Given records.
Segment Open

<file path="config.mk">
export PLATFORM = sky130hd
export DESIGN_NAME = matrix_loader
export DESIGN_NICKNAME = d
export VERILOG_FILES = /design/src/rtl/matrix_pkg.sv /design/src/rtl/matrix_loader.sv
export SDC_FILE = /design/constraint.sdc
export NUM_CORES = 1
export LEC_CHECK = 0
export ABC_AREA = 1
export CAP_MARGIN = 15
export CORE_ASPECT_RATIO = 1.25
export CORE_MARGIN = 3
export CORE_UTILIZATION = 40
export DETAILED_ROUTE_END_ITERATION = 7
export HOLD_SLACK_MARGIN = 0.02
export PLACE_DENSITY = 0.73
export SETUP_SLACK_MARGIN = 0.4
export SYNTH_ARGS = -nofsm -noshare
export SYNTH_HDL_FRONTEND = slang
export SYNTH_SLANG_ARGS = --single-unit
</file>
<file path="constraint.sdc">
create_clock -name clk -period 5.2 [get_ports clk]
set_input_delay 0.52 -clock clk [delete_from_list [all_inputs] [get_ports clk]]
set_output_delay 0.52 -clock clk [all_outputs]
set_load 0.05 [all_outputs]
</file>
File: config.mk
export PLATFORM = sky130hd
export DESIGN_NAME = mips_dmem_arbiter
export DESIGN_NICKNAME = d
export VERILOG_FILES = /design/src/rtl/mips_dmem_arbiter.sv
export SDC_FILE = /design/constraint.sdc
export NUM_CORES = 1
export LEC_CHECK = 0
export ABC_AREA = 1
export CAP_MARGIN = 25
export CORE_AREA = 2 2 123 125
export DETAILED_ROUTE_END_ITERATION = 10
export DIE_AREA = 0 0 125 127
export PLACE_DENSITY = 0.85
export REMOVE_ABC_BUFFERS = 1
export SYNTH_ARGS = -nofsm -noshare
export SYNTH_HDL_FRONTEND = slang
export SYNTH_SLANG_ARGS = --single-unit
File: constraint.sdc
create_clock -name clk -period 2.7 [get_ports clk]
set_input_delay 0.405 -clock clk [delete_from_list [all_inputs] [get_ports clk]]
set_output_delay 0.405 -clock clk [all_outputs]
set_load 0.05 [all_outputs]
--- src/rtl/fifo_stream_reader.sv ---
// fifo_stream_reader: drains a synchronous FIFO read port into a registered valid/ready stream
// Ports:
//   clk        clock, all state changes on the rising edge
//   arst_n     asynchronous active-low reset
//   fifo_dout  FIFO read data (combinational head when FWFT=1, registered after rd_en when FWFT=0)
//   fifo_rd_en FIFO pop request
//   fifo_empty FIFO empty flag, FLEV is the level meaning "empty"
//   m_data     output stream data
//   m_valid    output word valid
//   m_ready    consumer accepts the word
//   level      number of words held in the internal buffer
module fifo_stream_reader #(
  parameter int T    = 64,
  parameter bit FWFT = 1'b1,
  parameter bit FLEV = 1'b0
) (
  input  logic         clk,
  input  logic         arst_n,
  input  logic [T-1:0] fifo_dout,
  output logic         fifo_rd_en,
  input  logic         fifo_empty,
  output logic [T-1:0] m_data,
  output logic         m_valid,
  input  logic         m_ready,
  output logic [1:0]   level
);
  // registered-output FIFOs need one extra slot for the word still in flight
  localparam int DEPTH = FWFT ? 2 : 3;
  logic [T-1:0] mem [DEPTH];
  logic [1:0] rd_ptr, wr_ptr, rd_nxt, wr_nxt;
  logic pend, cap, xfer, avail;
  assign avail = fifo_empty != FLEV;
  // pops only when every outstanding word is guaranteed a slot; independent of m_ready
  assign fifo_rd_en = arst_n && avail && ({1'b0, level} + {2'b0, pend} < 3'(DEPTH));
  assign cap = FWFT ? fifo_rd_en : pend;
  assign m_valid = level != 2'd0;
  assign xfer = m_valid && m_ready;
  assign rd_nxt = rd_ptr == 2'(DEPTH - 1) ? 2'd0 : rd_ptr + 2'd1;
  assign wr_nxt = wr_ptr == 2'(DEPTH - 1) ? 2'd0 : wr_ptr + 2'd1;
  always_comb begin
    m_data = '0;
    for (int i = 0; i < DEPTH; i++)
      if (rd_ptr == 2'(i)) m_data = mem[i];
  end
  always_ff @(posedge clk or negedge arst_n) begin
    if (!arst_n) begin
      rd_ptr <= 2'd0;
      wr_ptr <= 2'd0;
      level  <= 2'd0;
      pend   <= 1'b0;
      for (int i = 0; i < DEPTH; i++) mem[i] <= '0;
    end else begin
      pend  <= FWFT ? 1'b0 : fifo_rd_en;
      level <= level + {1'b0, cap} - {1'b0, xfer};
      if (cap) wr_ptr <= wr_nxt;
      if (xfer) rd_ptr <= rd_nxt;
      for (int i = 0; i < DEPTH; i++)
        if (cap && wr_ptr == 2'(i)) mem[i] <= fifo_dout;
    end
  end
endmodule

Segment Closed
Segment Open

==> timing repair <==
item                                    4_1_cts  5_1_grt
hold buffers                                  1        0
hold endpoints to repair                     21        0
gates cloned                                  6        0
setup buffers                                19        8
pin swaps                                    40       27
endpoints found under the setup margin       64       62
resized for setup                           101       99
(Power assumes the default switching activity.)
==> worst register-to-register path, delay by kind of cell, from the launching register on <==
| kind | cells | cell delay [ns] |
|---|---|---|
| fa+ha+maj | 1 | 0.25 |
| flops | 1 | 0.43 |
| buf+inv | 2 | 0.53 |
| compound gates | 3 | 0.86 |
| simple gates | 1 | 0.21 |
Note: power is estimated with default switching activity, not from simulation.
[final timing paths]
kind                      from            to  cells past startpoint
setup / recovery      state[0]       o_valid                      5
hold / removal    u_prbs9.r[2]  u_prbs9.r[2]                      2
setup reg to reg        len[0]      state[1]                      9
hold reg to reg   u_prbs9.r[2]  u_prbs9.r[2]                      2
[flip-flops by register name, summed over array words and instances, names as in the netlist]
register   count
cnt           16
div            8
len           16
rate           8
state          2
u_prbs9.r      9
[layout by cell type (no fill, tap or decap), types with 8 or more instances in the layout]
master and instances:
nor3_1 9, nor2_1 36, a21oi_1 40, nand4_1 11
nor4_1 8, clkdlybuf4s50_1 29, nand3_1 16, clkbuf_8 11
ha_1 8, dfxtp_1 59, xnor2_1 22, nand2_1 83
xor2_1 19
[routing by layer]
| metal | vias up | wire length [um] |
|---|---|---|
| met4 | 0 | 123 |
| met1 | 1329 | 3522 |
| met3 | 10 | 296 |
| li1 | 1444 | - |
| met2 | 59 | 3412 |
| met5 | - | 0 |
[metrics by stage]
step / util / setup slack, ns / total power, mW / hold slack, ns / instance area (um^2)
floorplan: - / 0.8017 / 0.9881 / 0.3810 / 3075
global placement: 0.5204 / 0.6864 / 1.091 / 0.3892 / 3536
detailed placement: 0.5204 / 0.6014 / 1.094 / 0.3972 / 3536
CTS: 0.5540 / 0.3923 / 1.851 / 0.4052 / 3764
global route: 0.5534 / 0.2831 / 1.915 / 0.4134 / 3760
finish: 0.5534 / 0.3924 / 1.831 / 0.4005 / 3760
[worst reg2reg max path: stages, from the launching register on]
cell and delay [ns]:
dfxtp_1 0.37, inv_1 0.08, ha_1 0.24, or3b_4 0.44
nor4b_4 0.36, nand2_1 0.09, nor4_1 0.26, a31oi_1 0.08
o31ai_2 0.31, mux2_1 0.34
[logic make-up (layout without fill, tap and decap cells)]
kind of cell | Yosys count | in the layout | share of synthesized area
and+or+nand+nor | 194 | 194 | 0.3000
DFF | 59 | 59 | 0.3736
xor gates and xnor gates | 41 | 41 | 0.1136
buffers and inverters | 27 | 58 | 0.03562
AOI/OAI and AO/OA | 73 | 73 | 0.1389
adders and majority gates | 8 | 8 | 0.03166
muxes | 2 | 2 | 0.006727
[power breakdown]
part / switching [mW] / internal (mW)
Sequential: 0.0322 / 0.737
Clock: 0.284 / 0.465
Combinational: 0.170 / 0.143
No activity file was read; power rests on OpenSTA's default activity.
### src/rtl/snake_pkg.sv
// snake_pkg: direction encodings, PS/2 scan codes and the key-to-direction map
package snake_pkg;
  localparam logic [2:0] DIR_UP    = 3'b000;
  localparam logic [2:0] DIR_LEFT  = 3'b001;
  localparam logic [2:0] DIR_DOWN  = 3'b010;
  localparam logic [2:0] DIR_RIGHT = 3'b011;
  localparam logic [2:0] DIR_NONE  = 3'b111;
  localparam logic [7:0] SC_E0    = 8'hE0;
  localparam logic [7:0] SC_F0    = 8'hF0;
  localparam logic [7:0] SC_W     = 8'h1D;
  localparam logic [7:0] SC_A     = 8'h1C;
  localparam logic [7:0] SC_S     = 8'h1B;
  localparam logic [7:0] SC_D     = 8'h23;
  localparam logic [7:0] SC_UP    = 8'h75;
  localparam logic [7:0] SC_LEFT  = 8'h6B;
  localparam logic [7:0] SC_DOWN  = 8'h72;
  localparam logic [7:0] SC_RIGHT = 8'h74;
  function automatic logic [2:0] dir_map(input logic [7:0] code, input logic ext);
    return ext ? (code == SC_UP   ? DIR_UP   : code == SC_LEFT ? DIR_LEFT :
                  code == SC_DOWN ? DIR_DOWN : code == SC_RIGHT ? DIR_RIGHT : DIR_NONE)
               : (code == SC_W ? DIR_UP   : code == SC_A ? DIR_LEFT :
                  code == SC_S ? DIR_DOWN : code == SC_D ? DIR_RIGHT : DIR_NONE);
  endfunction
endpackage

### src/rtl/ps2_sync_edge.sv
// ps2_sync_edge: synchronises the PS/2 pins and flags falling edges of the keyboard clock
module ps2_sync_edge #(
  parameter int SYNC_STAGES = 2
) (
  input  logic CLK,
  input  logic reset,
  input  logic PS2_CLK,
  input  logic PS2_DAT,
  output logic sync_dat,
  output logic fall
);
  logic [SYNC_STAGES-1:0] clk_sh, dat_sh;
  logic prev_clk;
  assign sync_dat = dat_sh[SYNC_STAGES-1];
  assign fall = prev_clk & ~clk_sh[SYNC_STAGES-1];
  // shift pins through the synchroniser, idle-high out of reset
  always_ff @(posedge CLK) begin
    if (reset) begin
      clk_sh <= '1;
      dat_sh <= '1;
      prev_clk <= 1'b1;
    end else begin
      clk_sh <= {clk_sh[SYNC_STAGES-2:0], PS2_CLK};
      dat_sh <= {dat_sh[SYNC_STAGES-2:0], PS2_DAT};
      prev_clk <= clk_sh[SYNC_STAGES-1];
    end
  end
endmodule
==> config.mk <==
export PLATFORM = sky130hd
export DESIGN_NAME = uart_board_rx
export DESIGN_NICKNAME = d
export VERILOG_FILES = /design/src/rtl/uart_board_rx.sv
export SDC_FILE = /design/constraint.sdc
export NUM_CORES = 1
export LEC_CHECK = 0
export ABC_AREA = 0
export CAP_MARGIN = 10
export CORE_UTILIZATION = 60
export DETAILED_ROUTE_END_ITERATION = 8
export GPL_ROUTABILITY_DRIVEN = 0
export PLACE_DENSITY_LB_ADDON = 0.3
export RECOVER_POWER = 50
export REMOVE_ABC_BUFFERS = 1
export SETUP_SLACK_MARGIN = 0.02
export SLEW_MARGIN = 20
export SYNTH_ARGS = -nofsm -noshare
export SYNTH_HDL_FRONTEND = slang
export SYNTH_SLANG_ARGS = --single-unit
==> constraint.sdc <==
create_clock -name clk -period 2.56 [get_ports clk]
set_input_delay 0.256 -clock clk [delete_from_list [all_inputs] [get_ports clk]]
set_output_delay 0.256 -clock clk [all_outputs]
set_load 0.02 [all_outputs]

Segment Closed

Work item. Set down precisely the lines above between the line holding "AOI/OAI and AO/OA | 73 | 73 | 0.1389" and the line holding "Combinational: 0.170 / 0.143", inclusive, and nothing beyond them.

Answer space.
AOI/OAI and AO/OA | 73 | 73 | 0.1389
adders and majority gates | 8 | 8 | 0.03166
muxes | 2 | 2 | 0.006727
[power breakdown]
part / switching [mW] / internal (mW)
Sequential: 0.0322 / 0.737
Clock: 0.284 / 0.465
Combinational: 0.170 / 0.143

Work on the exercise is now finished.